Transplantation of PSA‐NCAM expressing embryonic stem cell‐derived neural progenitors in organotypic mouse gut cultures

Abstract

Defective migration of neural precursors in the developing gut leads to intestinal aganglionosis (Hirschsprung’s disease). To overcome limits associated with the current surgical treatment of this common birth disorder we are exploring regenerative tissue repair of the gut using ES cell-derived neural cells. During embryonic development, the enteric nervous system (ENS) is derived from neural crest cells. Bone morphogenetic proteins (BMPs) are known to regulate important aspects of ENS progenitor differentiation and migration. PSA-NCAM is regarded as a key modulator of neural migration. Recently, BMPs have been shown to exhibit neural crest-inducing properties in embryonic stem cell-derived neural precursors. Immature BMP-induced peripheral neurons exhibit strong PSA-NCAM expression. Exploiting these, we combined PSA-NCAM immunopanning and BMP treatment to enrich populations of peripheral neuronal precursors.
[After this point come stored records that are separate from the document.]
$ cat src/rtl/wrc_commit.sv
module wrc_commit
   import wrc_pkg::*;
#(
   parameter int IDX_W = 4
) (
   input  logic             clk,
   input  logic             rst,
   input  logic             fire,
   input  logic [IDX_W-1:0] fire_idx,
   input  wide_t            fire_data,
   output logic             commit_valid,
   output logic [IDX_W-1:0] commit_idx,
   output wide_t            commit_data
);
   always_ff @(posedge clk) begin
      if (rst) begin
         commit_valid <= 1'b0;
         commit_idx   <= '0;
         commit_data  <= '0;
      end else begin
         commit_valid <= fire;
         if (fire) begin
            commit_idx  <= fire_idx;
            commit_data <= fire_data;
         end
      end
   end
endmodule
Upon in vitro differentiation these cells segregate into GABAergic, glutamatergic, serotoninergic, cholinergic and calretinin-positive phenotypes. After in vitro transplantation they incorporate into organotypic cultures of the mouse gut, where they aquire a cholinergic, peripherin-positive fate. Transplanted PSA-NCAM expressing ES cell-derived neural cells integrate as single cells rather than as cell clusters. This might be beneficial for functional integration of donor cells. The data indicate that ES cell-derived peripheral neural precursors might serve as a donor source for enteric nervous system repair.